As financial crime rises and regulatory scrutiny tightens, organizations are ramping up compliance spending—but remain divided on whether AI is the right solution for Know Your Customer Enhanced Due Diligence (KYC EDD), according to a global survey by LSEG Risk Intelligence.
The survey revealed that 87% of risk and compliance professionals expect their organization’s KYC EDD budgets to increase over the next 12 months, with an average projected rise of 5.2%. Currently, the average annual EDD spend stands at $632,026, climbing to over $900,000 for companies with revenues exceeding $1 billion.
Growing Compliance Demand
The demand for compliance checks has surged, with 90% of respondents noting an increase in requests over the past three years. As teams explore technology solutions to manage this workload, opinions on AI’s effectiveness are split.
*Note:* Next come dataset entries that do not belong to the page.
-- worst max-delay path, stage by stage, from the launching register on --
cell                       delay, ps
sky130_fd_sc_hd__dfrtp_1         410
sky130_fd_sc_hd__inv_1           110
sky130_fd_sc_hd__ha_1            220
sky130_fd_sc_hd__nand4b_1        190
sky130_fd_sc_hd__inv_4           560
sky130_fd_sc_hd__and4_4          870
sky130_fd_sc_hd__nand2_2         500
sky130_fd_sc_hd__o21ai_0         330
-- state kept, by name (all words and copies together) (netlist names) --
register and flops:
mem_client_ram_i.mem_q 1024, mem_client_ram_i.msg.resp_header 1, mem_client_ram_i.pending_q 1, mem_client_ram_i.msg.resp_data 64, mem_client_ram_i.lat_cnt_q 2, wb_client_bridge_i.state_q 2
===== src/source/flash_dump_pkg.sv =====
/*
 * flash dump console, shared definitions
 * widths, record types, flash opcodes and default timing
 */

`default_nettype none

package flash_dump_pkg;

	// --------------------------------------------------------------------------
	// widths
	// --------------------------------------------------------------------------
	typedef logic [7:0] byte_t;

	// three address bytes, sent msb first
	typedef logic [23:0] flash_addr_t;

	// --------------------------------------------------------------------------
	// records passed between blocks
	// --------------------------------------------------------------------------
	typedef struct packed {
		logic write;
		flash_addr_t addr;
		byte_t wdata;
	} flash_req_t;

	typedef struct packed {
		flash_addr_t addr;
		byte_t data;
	} dump_rec_t;

	// spi flash command bytes
	localparam byte_t op_read = 8'h03;
	localparam byte_t op_write_enable = 8'h06;
	localparam byte_t op_page_program = 8'h02;

	// byte that gets programmed on a write request
	localparam byte_t write_char = 8'h23;

	// 200 ms at 27 MHz
	localparam int default_settle_cycles = 5_400_000;
	// 27 MHz / 115200 baud
	localparam int default_clks_per_bit = 234;

endpackage

`default_nettype wire


===== src/source/spi_flash_master.sv =====
/*
 * spi flash master, mode 0, sck at half the system clock
 * runs byte read, or write enable followed by page program
 */

`default_nettype none

module spi_flash_master (
	input wire clk27,
	input wire rst,

	// request side
	input wire flash_dump_pkg::flash_req_t req,
	input wire req_valid,
	output wire req_ready,
	output flash_dump_pkg::byte_t rdata,
	output logic done,

	// flash pins
	output logic flash_clk,
	output logic flash_sel,
	output wire flash_mosi,
	input wire flash_miso
);

	typedef enum logic [2:0] {
		st_idle, st_wren, st_gap, st_xfer, st_done
	} state_t;

	state_t state;
	flash_dump_pkg::flash_req_t req_q;

	// opcode, address and data, shifted out msb first
	logic [39:0] sr;
	logic [5:0] bit_idx;
	wire [5:0] last_bit = (state == st_wren) ? 6'd7 : 6'd39;
	wire shifting = (state == st_wren) || (state == st_xfer);

	assign req_ready = (state == st_idle);
	assign flash_mosi = sr[39];

	always_ff @(posedge clk27, posedge rst) begin
		if (rst) begin
			state <= st_idle;
			sr <= '0;
			bit_idx <= '0;
			flash_clk <= 1'b0;
			flash_sel <= 1'b1;
			done <= 1'b0;
		end else begin
			done <= 1'b0;
			case (state)
			st_idle: begin
				if (req_valid) begin
					flash_sel <= 1'b0;
					bit_idx <= '0;
					if (req.write) begin
						sr <= {flash_dump_pkg::op_write_enable, 32'h0};
						state <= st_wren;
					end else begin
						sr <= {flash_dump_pkg::op_read, req.addr, 8'h00};
						state <= st_xfer;
					end
				end
			end

			st_wren, st_xfer: begin
				if (!flash_clk) begin
					// rising edge, flash samples mosi
					flash_clk <= 1'b1;
				end else begin
					// falling edge, next bit onto mosi
					flash_clk <= 1'b0;
					if (bit_idx == last_bit) begin
						flash_sel <= 1'b1;
						bit_idx <= '0;
						state <= (state == st_wren) ? st_gap : st_done;
					end else begin
						bit_idx <= bit_idx + 6'd1;
						sr <= {sr[38:0], 1'b0};
					end
				end
			end

			// chip select stays high for two cycles between commands
			st_gap: begin
				if (bit_idx == 6'd1) begin
					sr <= {flash_dump_pkg::op_page_program, req_q.addr, req_q.wdata};
					bit_idx <= '0;
					flash_sel <= 1'b0;
					state <= st_xfer;
				end else begin
					bit_idx <= bit_idx + 6'd1;
				end
			end

			st_done: begin
				done <= 1'b1;
				state <= st_idle;
			end

			default: state <= st_idle;
			endcase
		end
	end

	// request hold and read data capture
	always_ff @(posedge clk27) begin
		if (req_valid && req_ready)
			req_q <= req;
		// data byte arrives during the last 8 clocks
		if (shifting && !flash_clk && bit_idx >= 6'd32)
			rdata <= {rdata[6:0], flash_miso};
	end

endmodule

`default_nettype wire


===== src/source/uart_tx.sv =====
/*
 * uart transmitter, 8N1
 * one character in flight, ready only while idle
 */

`default_nettype none

module uart_tx #(
	parameter int clks_per_bit = flash_dump_pkg::default_clks_per_bit
) (
	input wire clk27,
	input wire rst,
	input wire flash_dump_pkg::byte_t char,
	input wire char_valid,
	output wire char_ready,
	output wire serial_tx
);

	localparam int timer_w = $clog2(clks_per_bit);

	logic busy;
	logic [timer_w-1:0] timer;
	logic [3:0] bits_left;

	// stop bit, data lsb first, start bit
	logic [9:0] frame;

	assign char_ready = !busy;
	assign serial_tx = frame[0];

	always_ff @(posedge clk27, posedge rst) begin
		if (rst) begin
			busy <= 1'b0;
			timer <= '0;
			bits_left <= '0;
			frame <= '1;
		end else if (!busy) begin
			if (char_valid) begin
				frame <= {1'b1, char, 1'b0};
				busy <= 1'b1;
				timer <= '0;
				bits_left <= 4'd10;
			end
		end else if (timer == timer_w'(clks_per_bit - 1)) begin
			// end of bit time, line idles high afterwards
			timer <= '0;
			frame <= {1'b1, frame[9:1]};
			bits_left <= bits_left - 4'd1;
			if (bits_left == 4'd1)
				busy <= 1'b0;
		end else begin
			timer <= timer + 1'b1;
		end
	end

endmodule

`default_nettype wire


===== src/source/dump_line_formatter.sv =====
/*
 * console line formatter
 * address in binary, raw byte, binary and hex value, 45 characters per line
 */

`default_nettype none

module dump_line_formatter (
	input wire clk27,
	input wire rst,

	input wire flash_dump_pkg::dump_rec_t rec,
	input wire rec_valid,
	output wire rec_ready,

	output flash_dump_pkg::byte_t char,
	output wire char_valid,
	input wire char_ready,
	output logic line_done
);

	typedef enum logic [3:0] {
		fld_idle, fld_addr, fld_usc, fld_sep, fld_raw,
		fld_bin, fld_prefix, fld_hex, fld_eol
	} field_t;

	field_t field, next_field;
	flash_dump_pkg::dump_rec_t rec_q;
	logic [4:0] bit_cnt;
	logic [1:0] dig_cnt, last_dig;
	wire step = char_valid && char_ready;

	function automatic flash_dump_pkg::byte_t hex_char(input logic [3:0] nib);
		if (nib < 4'd10)
			return flash_dump_pkg::byte_t'(8'h30 + nib);
		return flash_dump_pkg::byte_t'(8'h37 + nib);
	endfunction

	assign rec_ready = (field == fld_idle);
	assign char_valid = (field != fld_idle);

	// --------------------------------------------------------------------------
	// character of the current field
	// --------------------------------------------------------------------------
	always_comb begin
		last_dig = 2'd1;
		next_field = fld_idle;
		char = 8'h00;
		case (field)
		fld_addr: char = rec_q.addr[5'd23 - bit_cnt] ? "1" : "0";
		fld_usc: char = "_";
		fld_sep: begin
			char = (dig_cnt == 2'd0) ? ":" : " ";
			next_field = fld_raw;
		end
		fld_raw: begin
			char = (dig_cnt == 2'd0) ? rec_q.data : " ";
			next_field = fld_bin;
		end
		fld_bin: char = rec_q.data[3'd7 - bit_cnt[2:0]] ? "1" : "0";
		fld_prefix: begin
			last_dig = 2'd2;
			char = (dig_cnt == 2'd0) ? " " : (dig_cnt == 2'd1) ? "0" : "x";
			next_field = fld_hex;
		end
		fld_hex: begin
			char = hex_char((dig_cnt == 2'd0) ? rec_q.data[7:4] : rec_q.data[3:0]);
			next_field = fld_eol;
		end
		// cr then lf
		fld_eol: char = (dig_cnt == 2'd0) ? 8'h0d : 8'h0a;
		default: char = 8'h00;
		endcase
	end

	// --------------------------------------------------------------------------
	// field sequencing
	// --------------------------------------------------------------------------
	always_ff @(posedge clk27, posedge rst) begin
		if (rst) begin
			field <= fld_idle;
			bit_cnt <= '0;
			dig_cnt <= '0;
			line_done <= 1'b0;
		end else begin
			line_done <= 1'b0;
			case (field)
			fld_idle: begin
				if (rec_valid)
					field <= fld_addr;
			end
			fld_addr: begin
				if (step) begin
					if (bit_cnt == 5'd23) begin
						bit_cnt <= '0;
						field <= fld_sep;
					end else begin
						bit_cnt <= bit_cnt + 5'd1;
						// byte groups split by underscores
						if (bit_cnt == 5'd7 || bit_cnt == 5'd15)
							field <= fld_usc;
					end
				end
			end
			fld_usc: begin
				if (step)
					field <= fld_addr;
			end
			fld_bin: begin
				if (step) begin
					if (bit_cnt == 5'd7) begin
						bit_cnt <= '0;
						field <= fld_prefix;
					end else begin
						bit_cnt <= bit_cnt + 5'd1;
					end
				end
			end
			default: begin
				// fixed multi-character fields
				if (step) begin
					if (dig_cnt == last_dig) begin
						dig_cnt <= '0;
						field <= next_field;
						line_done <= (field == fld_eol);
					end else begin
						dig_cnt <= dig_cnt + 2'd1;
					end
				end
			end
			endcase
		end
	end

	always_ff @(posedge clk27) begin
		if (rec_valid && rec_ready)
			rec_q <= rec;
	end

endmodule

`default_nettype wire


===== src/source/dump_sequencer.sv =====
/*
 * dump sequencer
 * settle, optional write of one byte, then read and print each address in turn
 */

`default_nettype none

module dump_sequencer #(
	parameter int settle_cycles = flash_dump_pkg::default_settle_cycles
) (
	input wire clk27,
	input wire rst,
	input wire write_req,

	output flash_dump_pkg::flash_req_t flash_req,
	output wire flash_req_valid,
	input wire flash_req_ready,
	input wire flash_done,
	input wire flash_dump_pkg::byte_t rdata,

	output flash_dump_pkg::dump_rec_t rec,
	output wire rec_valid,
	input wire rec_ready,
	input wire line_done
);

	localparam int cnt_w = $clog2(settle_cycles + 1);

	typedef enum logic [3:0] {
		s_settle, s_write_req, s_write_wait, s_post_settle, s_read_req,
		s_read_wait, s_print_req, s_print_wait, s_next
	} state_t;

	state_t state;
	flash_dump_pkg::flash_addr_t addr;
	flash_dump_pkg::byte_t data_q;
	logic [cnt_w-1:0] settle_cnt;
	wire settle_end = (settle_cnt == cnt_w'(settle_cycles - 1));

	assign flash_req_valid = (state == s_write_req) || (state == s_read_req);
	assign flash_req = '{write: (state == s_write_req), addr: addr,
		wdata: flash_dump_pkg::write_char};
	assign rec_valid = (state == s_print_req);
	assign rec = '{addr: addr, data: data_q};

	always_ff @(posedge clk27, posedge rst) begin
		if (rst) begin
			state <= s_settle;
			addr <= '0;
			settle_cnt <= '0;
		end else begin
			case (state)
			// write_req only counts here, so one write per reset
			s_settle: begin
				settle_cnt <= settle_end ? '0 : settle_cnt + 1'b1;
				if (settle_end)
					state <= write_req ? s_write_req : s_read_req;
			end
			s_write_req: if (flash_req_ready) state <= s_write_wait;
			s_write_wait: if (flash_done) state <= s_post_settle;
			// no status polling, just give the flash time to program
			s_post_settle: begin
				settle_cnt <= settle_end ? '0 : settle_cnt + 1'b1;
				if (settle_end)
					state <= s_read_req;
			end
			s_read_req: if (flash_req_ready) state <= s_read_wait;
			s_read_wait: if (flash_done) state <= s_print_req;
			s_print_req: if (rec_ready) state <= s_print_wait;
			s_print_wait: if (line_done) state <= s_next;
			s_next: begin
				addr <= addr + 1'b1;
				state <= s_read_req;
			end
			default: state <= s_settle;
			endcase
		end
	end

	always_ff @(posedge clk27) begin
		if (state == s_read_wait && flash_done)
			data_q <= rdata;
	end

endmodule

`default_nettype wire


===== src/source/flash_dump_top.sv =====
/*
 * flash dump console top level
 * reads the spi flash byte by byte and prints each byte on the uart
 */

`default_nettype none

module flash_dump_top #(
	parameter int settle_cycles = flash_dump_pkg::default_settle_cycles,
	parameter int clks_per_bit = flash_dump_pkg::default_clks_per_bit
) (
	input wire clk27,
	input wire rst,
	input wire write_req,
	output wire flash_clk,
	output wire flash_sel,
	output wire flash_mosi,
	input wire flash_miso,
	output wire serial_tx
);

	wire flash_dump_pkg::flash_req_t flash_req;
	wire flash_req_valid, flash_req_ready, flash_done;
	wire flash_dump_pkg::byte_t rdata;

	wire flash_dump_pkg::dump_rec_t rec;
	wire rec_valid, rec_ready, line_done;

	wire flash_dump_pkg::byte_t char;
	wire char_valid, char_ready;

	dump_sequencer #(.settle_cycles(settle_cycles)) seq (
		.clk27(clk27), .rst(rst), .write_req(write_req),
		.flash_req(flash_req), .flash_req_valid(flash_req_valid),
		.flash_req_ready(flash_req_ready), .flash_done(flash_done), .rdata(rdata),
		.rec(rec), .rec_valid(rec_valid), .rec_ready(rec_ready), .line_done(line_done)
	);

	spi_flash_master flash (
		.clk27(clk27), .rst(rst),
		.req(flash_req), .req_valid(flash_req_valid), .req_ready(flash_req_ready),
		.rdata(rdata), .done(flash_done),
		.flash_clk(flash_clk), .flash_sel(flash_sel),
		.flash_mosi(flash_mosi), .flash_miso(flash_miso)
	);

	dump_line_formatter fmt (
		.clk27(clk27), .rst(rst),
		.rec(rec), .rec_valid(rec_valid), .rec_ready(rec_ready),
		.char(char), .char_valid(char_valid), .char_ready(char_ready),
		.line_done(line_done)
	);

	uart_tx #(.clks_per_bit(clks_per_bit)) tx (
		.clk27(clk27), .rst(rst),
		.char(char), .char_valid(char_valid), .char_ready(char_ready),
		.serial_tx(serial_tx)
	);

endmodule

`default_nettype wire
===== src/logic/dcache_defines.svh =====
// Data cache geometry
`ifndef DCACHE_DEFINES_SVH
`define DCACHE_DEFINES_SVH

// ============================================================================
// Cache shape
// ============================================================================

// Number of ways in each set
`define DC_WAYS 4

// Number of sets, which makes the index four bits wide
`define DC_SETS 16

// Lowest index bit of the address
// Everything below it is the offset inside a 16 byte line, so bits 3 and 2
// pick one of the four words and bits 1 and 0 pick the byte
`define DC_LOBIT 4

// ============================================================================
// Address
// ============================================================================

// Width of a request address
`define DC_ADDR_W 32

`endif

===== src/logic/dcacheAddrPkg.sv =====
// Data cache address types
`include "dcache_defines.svh"

package dcacheAddrPkg;

	// Index into the sets
	typedef logic [$clog2(`DC_SETS)-1:0] dcIndex;

	// Everything above the index is tag, 24 bits for this geometry
	typedef logic [`DC_ADDR_W-`DC_LOBIT-$clog2(`DC_SETS)-1:0] dcTag;

	// Word inside a line, the byte offset bits are dropped
	typedef logic [`DC_LOBIT-3:0] dcWordSel;

	// Way number
	typedef logic [$clog2(`DC_WAYS)-1:0] dcWay;

	// An address cut into its cache fields
	// Field order follows the address from the top bit down, so a plain cast
	// of the 32 bit address lands every field in place
	typedef struct packed {
		dcTag tag;
		dcIndex index;
		dcWordSel word;
		logic [1:0] byteSel;
	} dcSplitAddr;

endpackage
- 58% of professionals believe KYC EDD should remain mostly or fully human-driven.
- 42% advocate for full or partial AI automation.
Balancing AI and Human Oversight
Daniel Hartnett, Head of Enhanced Due Diligence at LSEG Risk Intelligence, emphasized a balanced approach:
“While AI offers core benefits in EDD, it must be implemented safely and responsibly, with human oversight. A purely automated approach could introduce more risk rather than mitigate it.”
As organizations navigate the balance between cost control, compliance quality, and operational efficiency, the debate over AI’s role in compliance management is set to continue.